## EXERCISE DIRECTIONS
For this exercise, the reply is the listing below, reproduced exactly.

## SOURCE MATERIAL

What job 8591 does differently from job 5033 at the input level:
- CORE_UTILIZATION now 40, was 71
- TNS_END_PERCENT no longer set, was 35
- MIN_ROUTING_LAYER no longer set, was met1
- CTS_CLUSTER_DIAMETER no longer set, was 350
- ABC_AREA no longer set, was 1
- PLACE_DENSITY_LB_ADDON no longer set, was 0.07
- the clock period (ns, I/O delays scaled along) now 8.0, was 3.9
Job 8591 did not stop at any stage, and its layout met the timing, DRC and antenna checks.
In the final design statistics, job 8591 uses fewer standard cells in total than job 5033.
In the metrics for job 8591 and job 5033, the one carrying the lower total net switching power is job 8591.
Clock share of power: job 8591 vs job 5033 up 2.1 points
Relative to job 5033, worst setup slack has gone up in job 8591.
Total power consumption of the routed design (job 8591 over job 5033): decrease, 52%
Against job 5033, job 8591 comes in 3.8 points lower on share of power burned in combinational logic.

## ANSWER FOR THE TASK
What job 8591 does differently from job 5033 at the input level:
- CORE_UTILIZATION now 40, was 71
- TNS_END_PERCENT no longer set, was 35
- MIN_ROUTING_LAYER no longer set, was met1
- CTS_CLUSTER_DIAMETER no longer set, was 350
- ABC_AREA no longer set, was 1
- PLACE_DENSITY_LB_ADDON no longer set, was 0.07
- the clock period (ns, I/O delays scaled along) now 8.0, was 3.9
Job 8591 did not stop at any stage, and its layout met the timing, DRC and antenna checks.
In the final design statistics, job 8591 uses fewer standard cells in total than job 5033.
In the metrics for job 8591 and job 5033, the one carrying the lower total net switching power is job 8591.
Clock share of power: job 8591 vs job 5033 up 2.1 points
Relative to job 5033, worst setup slack has gone up in job 8591.
Total power consumption of the routed design (job 8591 over job 5033): decrease, 52%
Against job 5033, job 8591 comes in 3.8 points lower on share of power burned in combinational logic.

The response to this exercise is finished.